Oidábiadé – The orphan that was taken by wild pigs

Yacorenie Oidi Ayoré

The Ayoré that was taken away by the wild pigs:

The Ayoré that the wild pigs took away was an orphan. It’s said that when he was still very small he took the scraper that his grandmother used for scraping *dajudíe leaves and used it for hunting. It’s said, he became a wild pig hunter, and the wild pigs would one day take him away with them.

The little one said: “Grandmother, I want to go with the hunters to hunt pigs, and we’ll eat the little baby pig that I kill.” And the ones they killed that day were all little pigs. And he brought home some baby pigs that he had killed, and he and his grandmother ate his little victims. When he was bigger, he killed pigs that were bigger.

It’s said that their countrymen would give squash to the grandmother and say to her: “Boil these for your grandson. He can eat them when he gets back from a hunt.” They did this because they wanted to eat some of the game the little boy brought back.  They would eat some of the young pigs he would kill, but even though the pigs were bigger now, they showed kindness to the boy.

Later on he killed ‘big-bellied pigs.’ And when he was a young man he would kill whole troops of wild pigs. And that’s when he became known as the great hunter of wild pigs. And it’s also when the wild pigs got fed up with him because of how many pigs he was killing.

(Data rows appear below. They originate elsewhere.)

<file path="config.mk">
export PLATFORM = sky130hd
export DESIGN_NAME = pll_lock_detect
export DESIGN_NICKNAME = d
export VERILOG_FILES = /design/src/rtl/lkd_pkg.sv /design/src/rtl/lkd_err_meter.sv /design/src/rtl/lkd_qualifier.sv /design/src/rtl/pll_lock_detect.sv
export SDC_FILE = /design/constraint.sdc
export NUM_CORES = 1
export LEC_CHECK = 0
export ABC_AREA = 1
export BUFFER_PORTS_ARGS = -buffer_cell sky130_fd_sc_hd__buf_4
export CAP_MARGIN = 20
export CORE_MARGIN = 2
export CORE_UTILIZATION = 52
export CTS_CLUSTER_DIAMETER = 40
export DETAILED_ROUTE_END_ITERATION = 8
export PLACE_DENSITY_LB_ADDON = 0.08
export SYNTH_ARGS = -nofsm -noshare
export SYNTH_HDL_FRONTEND = slang
export SYNTH_SLANG_ARGS = --single-unit
</file>
<file path="constraint.sdc">
create_clock -name clk -period 1.9 [get_ports clk]
set_input_delay 0.38 -clock clk [delete_from_list [all_inputs] [get_ports clk]]
set_output_delay 0.38 -clock clk [all_outputs]
set_load 0.01 [all_outputs]
</file>
<file path="src/rtl/lkd_pkg.sv">
package lkd_pkg;
   // Acceptable error cycles per reference period for a tolerance code.
   function automatic int unsigned tol_cycles(input int unsigned base, input logic [1:0] code);
      return base << code;
   endfunction

   // Consecutive good periods needed for a qualification code.
   function automatic int unsigned qual_periods(input int unsigned log2_base,
                                                input int unsigned log2_step,
                                                input logic [1:0] code);
      return 32'd1 << (log2_base + log2_step * int'(code));
   endfunction
endpackage

</file>
<file path="src/rtl/lkd_err_meter.sv">
module lkd_err_meter #(
   parameter int unsigned ERR_W = 6
) (
   input  logic             clk,
   input  logic             rst_n,
   input  logic             clr,
   input  logic             tick,
   input  logic             up,
   input  logic             dn,
   output logic [ERR_W-1:0] err,
   output logic             armed
);
   localparam logic [ERR_W-1:0] ERR_MAX = '1;

   logic             hit;
   logic [ERR_W-1:0] err_q;
   logic             armed_q;

   assign hit = up | dn;

   always_ff @(posedge clk) begin
      if (!rst_n || clr) begin
         err_q   <= '0;
         armed_q <= 1'b0;
      end else if (tick) begin
         err_q   <= {{(ERR_W-1){1'b0}}, hit};
         armed_q <= 1'b1;
      end else if (hit && err_q != ERR_MAX) begin
         err_q   <= err_q + 1'b1;
      end
   end

   assign err   = err_q;
   assign armed = armed_q;
endmodule

</file>
<file path="src/rtl/lkd_qualifier.sv">
module lkd_qualifier #(
   parameter int unsigned ERR_W      = 6,
   parameter int unsigned TOL_BASE   = 2,
   parameter int unsigned QUAL_LOG2  = 2,
   parameter int unsigned QUAL_STEP  = 2,
   localparam int unsigned CNT_W     = QUAL_LOG2 + 3 * QUAL_STEP + 1
) (
   input  logic             clk,
   input  logic             rst_n,
   input  logic             clr,
   input  logic             eval,
   input  logic [ERR_W-1:0] err,
   input  logic [1:0]       tol_code,
   input  logic [1:0]       qual_code,
   input  logic             recheck,
   output logic             lock
);
   logic [CNT_W-1:0] good_q;
   logic [CNT_W-1:0] need;
   logic [CNT_W:0]   good_inc;
   logic [ERR_W-1:0] tol;
   logic             lock_q;
   logic             analyse;
   logic             good_period;

   assign tol         = ERR_W'(lkd_pkg::tol_cycles(TOL_BASE, tol_code));
   assign need        = CNT_W'(lkd_pkg::qual_periods(QUAL_LOG2, QUAL_STEP, qual_code));
   assign good_inc    = {1'b0, good_q} + 1'b1;
   assign analyse     = eval && !(lock_q && !recheck);
   assign good_period = (err <= tol);

   always_ff @(posedge clk) begin
      if (!rst_n || clr) begin
         good_q <= '0;
         lock_q <= 1'b0;
      end else if (analyse) begin
         if (good_period) begin
            if (good_q < need) good_q <= good_inc[CNT_W-1:0];
            if (good_inc >= {1'b0, need}) lock_q <= 1'b1;
         end else begin
            good_q <= '0;
            lock_q <= 1'b0;
         end
      end
   end

   assign lock = lock_q;
endmodule

</file>
<file path="src/rtl/pll_lock_detect.sv">
module pll_lock_detect #(
   parameter int unsigned ERR_W     = 6,
   parameter int unsigned TOL_BASE  = 2,
   parameter int unsigned QUAL_LOG2 = 2,
   parameter int unsigned QUAL_STEP = 2
) (
   input  logic       clk,
   input  logic       rst_n,
   input  logic       synth_en,
   input  logic       retune,
   input  logic       prog_mode,
   input  logic       ref_tick,
   input  logic       pfd_up,
   input  logic       pfd_dn,
   input  logic [1:0] tol_code,
   input  logic [1:0] qual_code,
   input  logic       recheck,
   input  logic       pa_auto_off,
   output logic       lock,
   output logic       lock_pin,
   output logic       pa_en
);
   localparam int unsigned TOL_MAX = TOL_BASE << 3;

   generate
      if ((TOL_MAX + 1) >= (1 << ERR_W)) begin : g_bad_err_w
         $error("ERR_W too narrow to tell the largest tolerance from saturation");
      end
      if (TOL_BASE == 0 || QUAL_STEP == 0) begin : g_bad_codes
         $error("tolerance base and qualification step must be nonzero");
      end
   endgenerate

   logic             clr;
   logic [ERR_W-1:0] err;
   logic             armed;
   logic             lock_i;

   assign clr = !synth_en || retune;

   lkd_err_meter #(.ERR_W(ERR_W)) u_meter (
      .clk   (clk),
      .rst_n (rst_n),
      .clr   (clr),
      .tick  (ref_tick),
      .up    (pfd_up),
      .dn    (pfd_dn),
      .err   (err),
      .armed (armed)
   );

   lkd_qualifier #(
      .ERR_W     (ERR_W),
      .TOL_BASE  (TOL_BASE),
      .QUAL_LOG2 (QUAL_LOG2),
      .QUAL_STEP (QUAL_STEP)
   ) u_qual (
      .clk       (clk),
      .rst_n     (rst_n),
      .clr       (clr),
      .eval      (ref_tick && armed),
      .err       (err),
      .tol_code  (tol_code),
      .qual_code (qual_code),
      .recheck   (recheck),
      .lock      (lock_i)
   );

   assign lock     = lock_i;
   assign lock_pin = lock_i && prog_mode;
   assign pa_en    = lock_i && !pa_auto_off;
endmodule

</file>
==> out/metrics.yaml <==
tns_ns: 0
route.vias.total: 1439
post-route-min-period_ns: 1.78
postRouteAntennaNets: 0
hp-class: "in -> reg"
max_freq_mhz: 560
clock_latency_ns: 0.28
grt_pass1_wl_mm: 5.20
final_net_count: 289
hold_buffers: 0
yosys_warnings: 0
initial_utilization: 0.541
synth_top_area_frac: 0.232
layout-drive-gt1-share: 0.236
slew_violations: 0
wl_per_cell_microns: 10.8
port_buffers: 16
dp_slack_ns: -0.0665
synth.most_common_cell: "nand2_1"
rsz0062_at_grt: "true"
synth_flop_cell: "dfxtp_1"
worstPathArrival_ns: 2.01
fin_crit_sh: 0.939
status: "finished clean"
ys_top_cells_by_count: "nand2_1 (58), inv_1 (32), nor2_1 (28), a21oi_1 (19), nand3_1 (19)"
synth_seq_area_share: 0.232
grt_pass1_vias: 1280
ir_worst_vdd_uv: 462
syn_inst: 229
grt_antenna_before_repair: 0
synth_area_per_cell_sq_um: 6.40
syn_area_sq_mm: 0.00147
finalHoldViolations: 0
ys_types: 27
fin_skew_ns: 0.00390
fp.dieH_microns: 57.1
async_flop_share: 0
end_kind: "register"
htreeDepth: 1
p_leak_nw: 0.857
cts_tree: "yes"
clkSinkCount: 17
grt_max_degree: 13
die_w_microns: 57.1
cp_max_fo: 2
num_antenna_cells: 0
drt_iter0_drc: 47
synth_seq_cells: 17
wl_mm: 3.12
drv_cap: 0
dp_hpwl_mm: 2.46
cts_max_path_buffers: 2
coreArea_sq_mm: 0.00271
startpoint_type: "register"
fp.dieArea_sq_mm: 0.00326
critPathKind: "reg -> reg"
crit_required_ns: 2.12
clk_pin_slew_worst_paths_ns: 0.09
design_area_sq_mm: 0.00178
grtUsageTotal: 0.198
cts_buffers: 3
root_buffer: "clkbuf_4"
timing.final.ws_setup_ns: 0.115
synth_top_cells_by_area: "dfxtp_1 (23%), nand2_1 (15%), ha_1 (14%), inv_1 (8.2%), nor2_1 (7.2%)"
p_per_area_mw_per_mm2: 366
drc: 0
first_pass_iters: 4
overflow: 0
synth_edf_count: 0
setup_viol: 0
p_total_mw: 0.650
r2r_slack_ns: 0.12
ioPinCount: 17
yosysTopAreaCell: "dfxtp_1"
area_growth_syn_to_layout_pct: 21.2
vias_per_cell: 4.98
placed_area_sq_mm: 0.00167
gp_congestion: 0.812
rows: 19
## routing by layer
metal	vias up	wire length, microns	GRT usage
met1	634	1420	0.247
met4	0	16	0.0498
met5	-	0	0
met3	2	80	0.0204
met2	15	1610	0.361
li1	788	-	-
## sequential cells by signal, summed over array words and instances, names as in the netlist
| signal | count |
|---|---|
| u_qual.lock | 1 |
| u_qual.good_q | 9 |
| u_meter.armed | 1 |
| u_meter.err | 6 |
## critical path: stages, from the launching register on
cell	delay [ns]
dfxtp_2	0.37
ha_4	0.15
nand2_4	0.06
inv_4	0.06
nand2_2	0.05
nor2_1	0.10
nand2_1	0.07
nand2_2	0.08
inv_2	0.04
ha_4	0.25
nand3_2	0.06
nor2_1	0.10
nand2_1	0.05
nand2_1	0.06
nand2_1	0.06
a21oi_2	0.14
## power breakdown
group | internal [mW] | switching [mW]
logic | 0.0478 | 0.0580
registers | 0.358 | 0.00127
clock network | 0.0814 | 0.104
total | 0.487 | 0.163
## repair_timing
action | in CTS | in global routing
hold endpoints to repair | 0 | 0
endpoints found under the setup margin | 0 | 1
buffers inserted | 0 | 2
resized for setup | 0 | 15
## cell families after synthesis
logic type	after synthesis	synth area share
buf+inv	39	0.108
xor+xnor	1	0.0111
simple gates	123	0.387
fa+ha+maj	16	0.137
compound gates	32	0.124
other cells	1	0.00256
flops	17	0.232
## metrics by stage
step / hold WS, ns / util / std cells
floorplan: 0.452 / - / 230
global placement: 0.476 / 0.618 / 283
detailed placement: 0.479 / 0.618 / 283
CTS: 0.347 / 0.627 / 287
global route: 0.346 / 0.656 / 289
finish: 0.360 / 0.656 / 289
## path summary, 6_finish.rpt
check	start	end	depth (start not counted)
max	u_qual.good_q[1]	u_qual.lock	15
min	retune	u_qual.lock	4
max reg2reg	u_qual.good_q[1]	u_qual.lock	15
min reg2reg	u_meter.armed	u_meter.armed	2
## area by class of cell
type	instances	area [sq um]
inverters	36	138
well taps	31	38.8
flip-flops and latches	17	343
fillers	266	932
multi-input cells	174	1030
clock buffers	4	26.3
repair buffers	27	203
## layout by cell type, fill, tap and decap left out
cell type,Yosys,final
nor3_1,1,1
nand3_2,2,3
o21ai_0,4,4
or2_2,3,3
dfxtp_1,17,15
inv_2,4,5
conb_1,1,2
o21ai_1,2,2
nor2_1,28,28
dfxtp_2,0,2
xor2_2,1,1
a21oi_2,2,2
nand2_4,3,4
and2_1,1,1
nand2_2,1,4
nor2_4,3,3
nand3_1,19,18
inv_4,0,1
nand4_1,4,4
a21oi_1,19,19
clkbuf_1,0,1
o21bai_1,2,2
ha_4,0,3
o211a_1,1,1
nand2_1,58,54
buf_4,2,27
a31oi_1,1,1
o21a_1,1,1
ha_1,16,13
clkbuf_4,1,3
inv_1,32,30
Note: power is estimated with default switching activity, not from simulation.
$ cat src/rtl/flash_bus_pkg.sv
// Shared types for the flash bus front end.
package flash_bus_pkg;

    // Bus state encoding, also driven on the bus_op port.
    typedef enum logic [2:0] {
        OP_STANDBY     = 3'd0,
        OP_OUT_DISABLE = 3'd1,
        OP_READ        = 3'd2,
        OP_WRITE       = 3'd3,
        OP_CONTENTION  = 3'd4
    } fbi_op_e;

    // Rounds a time up to a whole number of clock ticks.
    function automatic int ticks_ceil(input int time_ps, input int tick_ps);
        return (time_ps + tick_ps - 1) / tick_ps;
    endfunction

endpackage
[config.mk]
export PLATFORM = sky130hd
export DESIGN_NAME = lpm_dev_resp
export DESIGN_NICKNAME = d
export VERILOG_FILES = /design/src/rtl/lpm_dev_resp.sv
export SDC_FILE = /design/constraint.sdc
export NUM_CORES = 1
export LEC_CHECK = 0
export BUFFER_PORTS_ARGS = -buffer_cell sky130_fd_sc_hd__buf_2
export CAP_MARGIN = 40
export CELL_PAD_IN_SITES_DETAIL_PLACEMENT = 2
export CELL_PAD_IN_SITES_GLOBAL_PLACEMENT = 2
export CORE_MARGIN = 2
export CORE_UTILIZATION = 23
export DETAILED_ROUTE_END_ITERATION = 7
export HOLD_SLACK_MARGIN = 0.12
export PLACE_DENSITY = 0.78
export SETUP_SLACK_MARGIN = 0.05
export SYNTH_ARGS = -nofsm -noshare
export SYNTH_HDL_FRONTEND = slang
export SYNTH_SLANG_ARGS = --single-unit
[constraint.sdc]
create_clock -name clk -period 2.3 [get_ports clk]
set_input_delay 0.69 -clock clk [delete_from_list [all_inputs] [get_ports clk]]
set_output_delay 0.69 -clock clk [all_outputs]
set_load 0.01 [all_outputs]
--- config.mk ---
export PLATFORM = sky130hd
export DESIGN_NAME = fes_top
export DESIGN_NICKNAME = d
export VERILOG_FILES = /design/src/rtl/fes_pkg.sv /design/src/rtl/fes_fsm.sv /design/src/rtl/fes_regs.sv /design/src/rtl/fes_memif.sv /design/src/rtl/fes_top.sv
export SDC_FILE = /design/constraint.sdc
export NUM_CORES = 1
export LEC_CHECK = 0
export BUFFER_PORTS_ARGS = -buffer_cell sky130_fd_sc_hd__buf_2
export CORE_MARGIN = 4
export CORE_UTILIZATION = 51
export DETAILED_ROUTE_END_ITERATION = 7
export PLACE_DENSITY = 0.82
export SYNTH_ARGS = -nofsm -noshare
export SYNTH_HDL_FRONTEND = slang
export SYNTH_SLANG_ARGS = --single-unit
export TNS_END_PERCENT = 50
--- constraint.sdc ---
create_clock -name clk -period 4.6 [get_ports clk]
set_input_delay 0.23 -clock clk [delete_from_list [all_inputs] [get_ports clk]]
set_output_delay 0.23 -clock clk [all_outputs]
set_load 0.01 [all_outputs]
--- src/rtl/fes_pkg.sv ---
package fes_pkg;

  // Sequencer phases. FADDR presents the fetch address, FDATA captures the
  // word, EXEC runs the handshake, SAVE writes the return PC, VADDR/VDATA
  // read a vector word, HALT is terminal.
  typedef enum logic [2:0] {
    S_FADDR = 3'd0,
    S_FDATA = 3'd1,
    S_EXEC  = 3'd2,
    S_SAVE  = 3'd3,
    S_VADDR = 3'd4,
    S_VDATA = 3'd5,
    S_HALT  = 3'd6
  } seq_state_e;

  // Events decided at the end of an execute phase.
  typedef struct packed {
    logic done;     // execute handshake completed
    logic halt;     // halt accepted
    logic trap;     // trap accepted
    logic irq;      // interrupt accepted
    logic advance;  // PC steps to the next instruction
    logic vec_load; // PC loaded from a vector word
  } seq_ev_t;

endpackage

--- src/rtl/fes_fsm.sv ---
module fes_fsm
  import fes_pkg::*;
(
  input  logic       clk,
  input  logic       rst_n,
  input  logic       exec_ack,
  input  logic       halt_req,
  input  logic       trap_req,
  input  logic       irq_req,
  input  logic       ien,
  output seq_state_e state,
  output seq_ev_t    ev,
  output logic       exec_go,
  output logic       halted
);

  seq_state_e state_q, state_d;

  // Named event wires, kept separate so that assertions can watch them.
  logic ev_done, ev_halt, ev_trap, ev_irq;
  assign ev_done = (state_q == S_EXEC) && exec_ack;
  assign ev_halt = ev_done && halt_req;
  assign ev_trap = ev_done && !halt_req && trap_req;
  assign ev_irq  = ev_done && !halt_req && !trap_req && irq_req && ien;

  always_comb begin
    state_d = state_q;
    unique case (state_q)
      S_FADDR: state_d = S_FDATA;
      S_FDATA: state_d = S_EXEC;
      S_EXEC: begin
        if (exec_ack) begin
          if (halt_req)      state_d = S_HALT;
          else if (trap_req) state_d = S_VADDR;
          else if (irq_req && ien) state_d = S_SAVE;
          else               state_d = S_FADDR;
        end
      end
      S_SAVE:  state_d = S_VADDR;
      S_VADDR: state_d = S_VDATA;
      S_VDATA: state_d = S_FADDR;
      S_HALT:  state_d = S_HALT;
      default: state_d = S_FADDR;
    endcase
  end

  always_ff @(posedge clk) begin
    if (!rst_n) state_q <= S_FADDR;
    else        state_q <= state_d;
  end

  assign state       = state_q;
  assign exec_go     = (state_q == S_EXEC);
  assign halted      = (state_q == S_HALT);
  assign ev.done     = ev_done;
  assign ev.halt     = ev_halt;
  assign ev.trap     = ev_trap;
  assign ev.irq      = ev_irq;
  assign ev.advance  = ev_done && !halt_req && !trap_req;
  assign ev.vec_load = (state_q == S_VDATA);


  halt_hold_chk: assert property (@(posedge clk) disable iff (!rst_n)
    halted |=> (halted && !exec_go));


  stall_stay_chk: assert property (@(posedge clk) disable iff (!rst_n)
    (exec_go && !exec_ack) |=> exec_go);


  fetch_to_exec_chk: assert property (@(posedge clk) disable iff (!rst_n)
    (state_q == S_FADDR) |=> ##1 exec_go);

endmodule

--- src/rtl/fes_regs.sv ---
module fes_regs
  import fes_pkg::*;
#(
  parameter int AW         = 11,
  parameter int DW         = 16,
  parameter int TW         = 4,
  parameter int START_ADDR = 16,
  parameter int INSN_STEP  = 1,
  parameter int TRAP_BASE  = 1000,
  parameter int IRQ_VEC    = 1
) (
  input  logic          clk,
  input  logic          rst_n,
  input  seq_state_e    state,
  input  seq_ev_t       ev,
  input  logic          exec_go,
  input  logic          exec_ack,
  input  logic [DW-1:0] mem_rdata,
  input  logic [TW-1:0] trap_num,
  input  logic          ien_set,
  input  logic          user_set,
  output logic [AW-1:0] pc,
  output logic [DW-1:0] ir,
  output logic [AW-1:0] vec_addr,
  output logic          ien,
  output logic          mode_sup
);

  // Arithmetic kept in functions so the rule is stated once.
  function automatic logic [AW-1:0] next_pc(input logic [AW-1:0] cur);
    return cur + AW'(INSN_STEP);
  endfunction

  // Number 0 lands on the base entry (illegal-instruction vector).
  function automatic logic [AW-1:0] trap_vector(input logic [TW-1:0] n);
    return AW'(TRAP_BASE) + AW'(n);
  endfunction

  logic [AW-1:0] pc_q, vec_q;
  logic [DW-1:0] ir_q;
  logic          ien_q, sup_q;
  logic          pc_load_ev;

  assign pc_load_ev = ev.advance || ev.vec_load;

  always_ff @(posedge clk) begin
    if (!rst_n) begin
      pc_q  <= AW'(START_ADDR);
      ir_q  <= '0;
      vec_q <= '0;
      ien_q <= 1'b0;
      sup_q <= 1'b1;
    end else begin
      if (ev.vec_load)      pc_q <= mem_rdata[AW-1:0];
      else if (ev.advance)  pc_q <= next_pc(pc_q);

      if (state == S_FDATA) ir_q <= mem_rdata;

      if (ev.trap)          vec_q <= trap_vector(trap_num);
      else if (ev.irq)      vec_q <= AW'(IRQ_VEC);

      // Taking an interrupt clears the enable; that wins over a set.
      if (ev.irq)                    ien_q <= 1'b0;
      else if (ev.done && ien_set)   ien_q <= 1'b1;

      if (ev.trap)                   sup_q <= 1'b1;
      else if (ev.done && user_set)  sup_q <= 1'b0;
    end
  end

  assign pc       = pc_q;
  assign ir       = ir_q;
  assign vec_addr = vec_q;
  assign ien      = ien_q;
  assign mode_sup = sup_q;


  stall_hold_chk: assert property (@(posedge clk) disable iff (!rst_n)
    (exec_go && !exec_ack) |=> ($stable(ir_q) && $stable(pc_q)));


  ien_clear_chk: assert property (@(posedge clk) disable iff (!rst_n)
    ev.irq |=> !ien_q);


  trap_sup_chk: assert property (@(posedge clk) disable iff (!rst_n)
    ev.trap |=> sup_q);


  pc_quiet_chk: assert property (@(posedge clk) disable iff (!rst_n)
    !pc_load_ev |=> $stable(pc_q));

endmodule

--- src/rtl/fes_memif.sv ---
module fes_memif
  import fes_pkg::*;
#(
  parameter int AW       = 11,
  parameter int DW       = 16,
  parameter int IRQ_SAVE = 0
) (
  input  logic          clk,
  input  logic          rst_n,
  input  seq_state_e    state,
  input  logic [AW-1:0] pc,
  input  logic [AW-1:0] vec_addr,
  output logic [AW-1:0] mem_addr,
  output logic [DW-1:0] mem_wdata,
  output logic          mem_we
);

  localparam int PAD = DW - AW;

  always_comb begin
    mem_addr = pc;
    mem_we   = 1'b0;
    unique case (state)
      S_SAVE: begin
        mem_addr = AW'(IRQ_SAVE);
        mem_we   = 1'b1;
      end
      S_VADDR: mem_addr = vec_addr;
      default: mem_addr = pc;
    endcase
  end

  // Saved PC is zero-extended to the memory word (requires DW > AW).
  assign mem_wdata = {{PAD{1'b0}}, pc};


  save_only_chk: assert property (@(posedge clk) disable iff (!rst_n)
    mem_we |-> (mem_addr == AW'(IRQ_SAVE)));

endmodule

--- src/rtl/fes_top.sv ---
module fes_top
  import fes_pkg::*;
#(
  parameter int AW         = 11,
  parameter int DW         = 16,
  parameter int TW         = 4,
  parameter int START_ADDR = 16,
  parameter int INSN_STEP  = 1,
  parameter int TRAP_BASE  = 1000,
  parameter int IRQ_SAVE   = 0,
  parameter int IRQ_VEC    = 1
) (
  input  logic          clk,
  input  logic          rst_n,
  output logic [AW-1:0] mem_addr,
  input  logic [DW-1:0] mem_rdata,
  output logic [DW-1:0] mem_wdata,
  output logic          mem_we,
  output logic [AW-1:0] pc_o,
  output logic [DW-1:0] ir_o,
  output logic          exec_go,
  input  logic          exec_ack,
  input  logic          halt_req,
  input  logic          trap_req,
  input  logic [TW-1:0] trap_num,
  input  logic          ien_set,
  input  logic          user_set,
  input  logic          irq_req,
  output logic          ien,
  output logic          mode_sup,
  output logic          halted
);

  seq_state_e    state;
  seq_ev_t       ev;
  logic [AW-1:0] vec_addr;

  fes_fsm u_fsm (
    .clk      (clk),
    .rst_n    (rst_n),
    .exec_ack (exec_ack),
    .halt_req (halt_req),
    .trap_req (trap_req),
    .irq_req  (irq_req),
    .ien      (ien),
    .state    (state),
    .ev       (ev),
    .exec_go  (exec_go),
    .halted   (halted)
  );

  fes_regs #(
    .AW(AW), .DW(DW), .TW(TW), .START_ADDR(START_ADDR),
    .INSN_STEP(INSN_STEP), .TRAP_BASE(TRAP_BASE), .IRQ_VEC(IRQ_VEC)
  ) u_regs (
    .clk       (clk),
    .rst_n     (rst_n),
    .state     (state),
    .ev        (ev),
    .exec_go   (exec_go),
    .exec_ack  (exec_ack),
    .mem_rdata (mem_rdata),
    .trap_num  (trap_num),
    .ien_set   (ien_set),
    .user_set  (user_set),
    .pc        (pc_o),
    .ir        (ir_o),
    .vec_addr  (vec_addr),
    .ien       (ien),
    .mode_sup  (mode_sup)
  );

  fes_memif #(.AW(AW), .DW(DW), .IRQ_SAVE(IRQ_SAVE)) u_memif (
    .clk       (clk),
    .rst_n     (rst_n),
    .state     (state),
    .pc        (pc_o),
    .vec_addr  (vec_addr),
    .mem_addr  (mem_addr),
    .mem_wdata (mem_wdata),
    .mem_we    (mem_we)
  );


  irq_save_chk: assert property (@(posedge clk) disable iff (!rst_n)
    ev.irq |=> (mem_we && mem_wdata[AW-1:0] == pc_o));


  vec_fetch_chk: assert property (@(posedge clk) disable iff (!rst_n)
    ev.vec_load |=> (mem_addr == $past(mem_rdata[AW-1:0])));


  masked_irq_chk: assert property (@(posedge clk) disable iff (!rst_n)
    (ev.done && !ien) |=> !mem_we);

endmodule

So the wild pigs that he had killed would rise again from the dead, and that’s when one of them grabbed the young man and took him away.

They claim that the wild pigs learned all about us Ayoreos, because the one they took off long ago told them about us. He said to them: “Leave us Ayoreos alone, for Ayoreos are all warlike. Leave and stay away from them.”

And that’s when the wild pigs started running away from the Ayoreos. They still run from us, because they know what we’re like. And that’s because of what the Ayoré that they took away so long ago told them. Wild pigs know our ways, and that is why, knowing all about us today, they still run away from us.

Oidábiadé – Campo Loro, Paraguay – 1988.

Transcribed and translated to English by: Maxine Morarie.